(DIRECTIONS FOR THIS TASK)
All lines from the one containing "final cells by" down to the one containing "final: 0.00652 / 69.3 / 1082 / 8500 / 0.284", both ends included, are to be given again exactly; omit the rest of the listing below.

(EXERCISE INPUTS)

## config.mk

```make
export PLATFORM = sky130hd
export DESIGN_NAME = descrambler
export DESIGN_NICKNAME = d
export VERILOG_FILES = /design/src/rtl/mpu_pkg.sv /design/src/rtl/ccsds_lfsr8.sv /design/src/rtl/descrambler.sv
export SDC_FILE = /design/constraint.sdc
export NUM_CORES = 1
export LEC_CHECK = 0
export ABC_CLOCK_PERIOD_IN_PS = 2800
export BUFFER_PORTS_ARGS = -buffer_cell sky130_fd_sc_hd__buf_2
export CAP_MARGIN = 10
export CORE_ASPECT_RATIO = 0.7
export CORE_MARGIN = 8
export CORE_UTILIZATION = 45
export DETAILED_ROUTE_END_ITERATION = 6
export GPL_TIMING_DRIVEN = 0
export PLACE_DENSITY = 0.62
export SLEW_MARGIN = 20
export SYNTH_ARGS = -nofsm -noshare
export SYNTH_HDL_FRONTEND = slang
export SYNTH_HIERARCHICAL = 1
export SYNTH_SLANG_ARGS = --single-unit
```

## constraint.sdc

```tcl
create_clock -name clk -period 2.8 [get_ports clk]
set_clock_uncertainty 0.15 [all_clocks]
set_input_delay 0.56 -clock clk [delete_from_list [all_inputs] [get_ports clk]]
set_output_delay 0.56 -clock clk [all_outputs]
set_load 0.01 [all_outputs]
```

==

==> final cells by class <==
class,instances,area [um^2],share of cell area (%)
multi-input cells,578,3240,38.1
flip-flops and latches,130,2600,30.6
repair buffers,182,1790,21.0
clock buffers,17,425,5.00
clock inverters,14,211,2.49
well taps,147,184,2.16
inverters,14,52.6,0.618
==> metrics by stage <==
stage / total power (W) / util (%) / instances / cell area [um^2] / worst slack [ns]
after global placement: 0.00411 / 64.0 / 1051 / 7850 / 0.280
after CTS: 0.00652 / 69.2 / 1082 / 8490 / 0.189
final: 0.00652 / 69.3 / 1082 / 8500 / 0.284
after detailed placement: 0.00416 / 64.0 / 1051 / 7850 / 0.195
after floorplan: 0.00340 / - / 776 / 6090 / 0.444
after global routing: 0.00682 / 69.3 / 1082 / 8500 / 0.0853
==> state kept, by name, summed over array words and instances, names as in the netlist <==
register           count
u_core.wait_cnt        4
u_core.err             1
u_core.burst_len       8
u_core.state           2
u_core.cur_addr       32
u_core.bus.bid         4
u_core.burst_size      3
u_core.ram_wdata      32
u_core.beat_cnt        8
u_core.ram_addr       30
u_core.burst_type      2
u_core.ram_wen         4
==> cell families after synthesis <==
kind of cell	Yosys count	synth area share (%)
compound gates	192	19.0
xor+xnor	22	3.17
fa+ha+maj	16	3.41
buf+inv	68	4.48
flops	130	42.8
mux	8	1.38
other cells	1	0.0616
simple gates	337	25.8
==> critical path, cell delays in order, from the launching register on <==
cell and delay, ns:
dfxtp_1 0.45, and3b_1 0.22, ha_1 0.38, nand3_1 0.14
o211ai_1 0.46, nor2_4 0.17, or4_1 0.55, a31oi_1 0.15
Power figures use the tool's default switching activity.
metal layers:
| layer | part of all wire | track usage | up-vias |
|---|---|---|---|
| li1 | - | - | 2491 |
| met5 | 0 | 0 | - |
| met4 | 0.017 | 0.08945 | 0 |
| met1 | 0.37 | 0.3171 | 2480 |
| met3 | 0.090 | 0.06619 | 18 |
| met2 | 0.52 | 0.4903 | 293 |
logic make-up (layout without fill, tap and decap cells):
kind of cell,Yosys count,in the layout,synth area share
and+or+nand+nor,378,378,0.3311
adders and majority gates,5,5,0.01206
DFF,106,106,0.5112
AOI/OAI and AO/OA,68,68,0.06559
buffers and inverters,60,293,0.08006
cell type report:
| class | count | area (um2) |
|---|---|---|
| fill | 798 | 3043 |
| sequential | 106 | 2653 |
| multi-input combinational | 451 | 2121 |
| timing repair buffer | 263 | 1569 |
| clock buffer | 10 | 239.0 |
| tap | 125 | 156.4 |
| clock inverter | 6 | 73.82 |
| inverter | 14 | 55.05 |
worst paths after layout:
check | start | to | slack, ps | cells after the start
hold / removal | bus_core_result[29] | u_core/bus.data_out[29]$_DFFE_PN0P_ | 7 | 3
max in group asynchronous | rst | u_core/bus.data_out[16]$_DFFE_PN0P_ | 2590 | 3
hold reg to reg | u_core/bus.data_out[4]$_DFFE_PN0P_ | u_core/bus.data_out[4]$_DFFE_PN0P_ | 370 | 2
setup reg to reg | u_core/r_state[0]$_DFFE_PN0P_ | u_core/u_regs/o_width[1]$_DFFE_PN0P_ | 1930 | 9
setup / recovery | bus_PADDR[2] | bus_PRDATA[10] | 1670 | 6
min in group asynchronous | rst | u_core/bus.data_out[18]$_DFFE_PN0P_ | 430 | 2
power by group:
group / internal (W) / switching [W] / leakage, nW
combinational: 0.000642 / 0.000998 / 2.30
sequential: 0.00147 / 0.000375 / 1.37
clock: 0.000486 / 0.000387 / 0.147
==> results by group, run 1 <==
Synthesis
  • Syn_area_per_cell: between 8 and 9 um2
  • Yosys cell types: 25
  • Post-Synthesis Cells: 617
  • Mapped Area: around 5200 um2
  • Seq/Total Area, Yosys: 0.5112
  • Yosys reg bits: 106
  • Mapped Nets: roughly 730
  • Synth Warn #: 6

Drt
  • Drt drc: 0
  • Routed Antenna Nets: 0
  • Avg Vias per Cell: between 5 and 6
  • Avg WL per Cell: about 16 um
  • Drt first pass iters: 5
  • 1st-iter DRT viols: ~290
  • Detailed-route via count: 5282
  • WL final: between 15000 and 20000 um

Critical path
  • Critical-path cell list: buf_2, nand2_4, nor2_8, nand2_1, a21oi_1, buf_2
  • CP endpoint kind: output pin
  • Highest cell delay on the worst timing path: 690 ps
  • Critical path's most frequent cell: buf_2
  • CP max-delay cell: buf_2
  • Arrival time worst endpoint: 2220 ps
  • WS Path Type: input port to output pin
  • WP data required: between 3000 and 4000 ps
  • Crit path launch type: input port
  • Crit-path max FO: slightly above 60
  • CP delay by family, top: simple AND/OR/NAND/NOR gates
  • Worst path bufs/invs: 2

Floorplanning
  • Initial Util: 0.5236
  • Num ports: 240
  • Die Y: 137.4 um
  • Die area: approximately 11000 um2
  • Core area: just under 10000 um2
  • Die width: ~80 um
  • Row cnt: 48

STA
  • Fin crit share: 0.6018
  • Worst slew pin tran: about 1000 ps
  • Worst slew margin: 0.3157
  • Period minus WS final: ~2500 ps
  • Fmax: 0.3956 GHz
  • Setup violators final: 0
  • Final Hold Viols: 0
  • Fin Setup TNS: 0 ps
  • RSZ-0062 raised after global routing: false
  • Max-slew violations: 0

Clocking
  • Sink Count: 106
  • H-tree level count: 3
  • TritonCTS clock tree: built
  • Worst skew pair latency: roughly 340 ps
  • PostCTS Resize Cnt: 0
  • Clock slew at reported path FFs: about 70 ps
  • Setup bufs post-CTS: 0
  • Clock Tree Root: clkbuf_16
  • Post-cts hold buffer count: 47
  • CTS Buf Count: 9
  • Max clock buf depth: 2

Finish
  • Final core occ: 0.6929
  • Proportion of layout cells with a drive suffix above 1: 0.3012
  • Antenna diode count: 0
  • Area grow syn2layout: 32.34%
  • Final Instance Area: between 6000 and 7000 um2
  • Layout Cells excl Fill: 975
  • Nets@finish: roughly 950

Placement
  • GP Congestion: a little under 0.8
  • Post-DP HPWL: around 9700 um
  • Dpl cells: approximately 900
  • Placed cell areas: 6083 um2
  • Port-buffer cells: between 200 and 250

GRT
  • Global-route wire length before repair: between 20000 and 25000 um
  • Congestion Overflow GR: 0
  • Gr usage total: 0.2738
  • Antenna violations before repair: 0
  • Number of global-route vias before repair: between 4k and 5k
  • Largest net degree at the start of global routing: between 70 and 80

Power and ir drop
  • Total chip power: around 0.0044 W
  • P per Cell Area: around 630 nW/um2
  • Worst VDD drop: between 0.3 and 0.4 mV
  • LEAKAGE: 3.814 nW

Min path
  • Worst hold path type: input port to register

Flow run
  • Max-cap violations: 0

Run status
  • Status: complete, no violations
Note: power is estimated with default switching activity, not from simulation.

(EXPECTED ANSWER)
==> final cells by class <==
class,instances,area [um^2],share of cell area (%)
multi-input cells,578,3240,38.1
flip-flops and latches,130,2600,30.6
repair buffers,182,1790,21.0
clock buffers,17,425,5.00
clock inverters,14,211,2.49
well taps,147,184,2.16
inverters,14,52.6,0.618
==> metrics by stage <==
stage / total power (W) / util (%) / instances / cell area [um^2] / worst slack [ns]
after global placement: 0.00411 / 64.0 / 1051 / 7850 / 0.280
after CTS: 0.00652 / 69.2 / 1082 / 8490 / 0.189
final: 0.00652 / 69.3 / 1082 / 8500 / 0.284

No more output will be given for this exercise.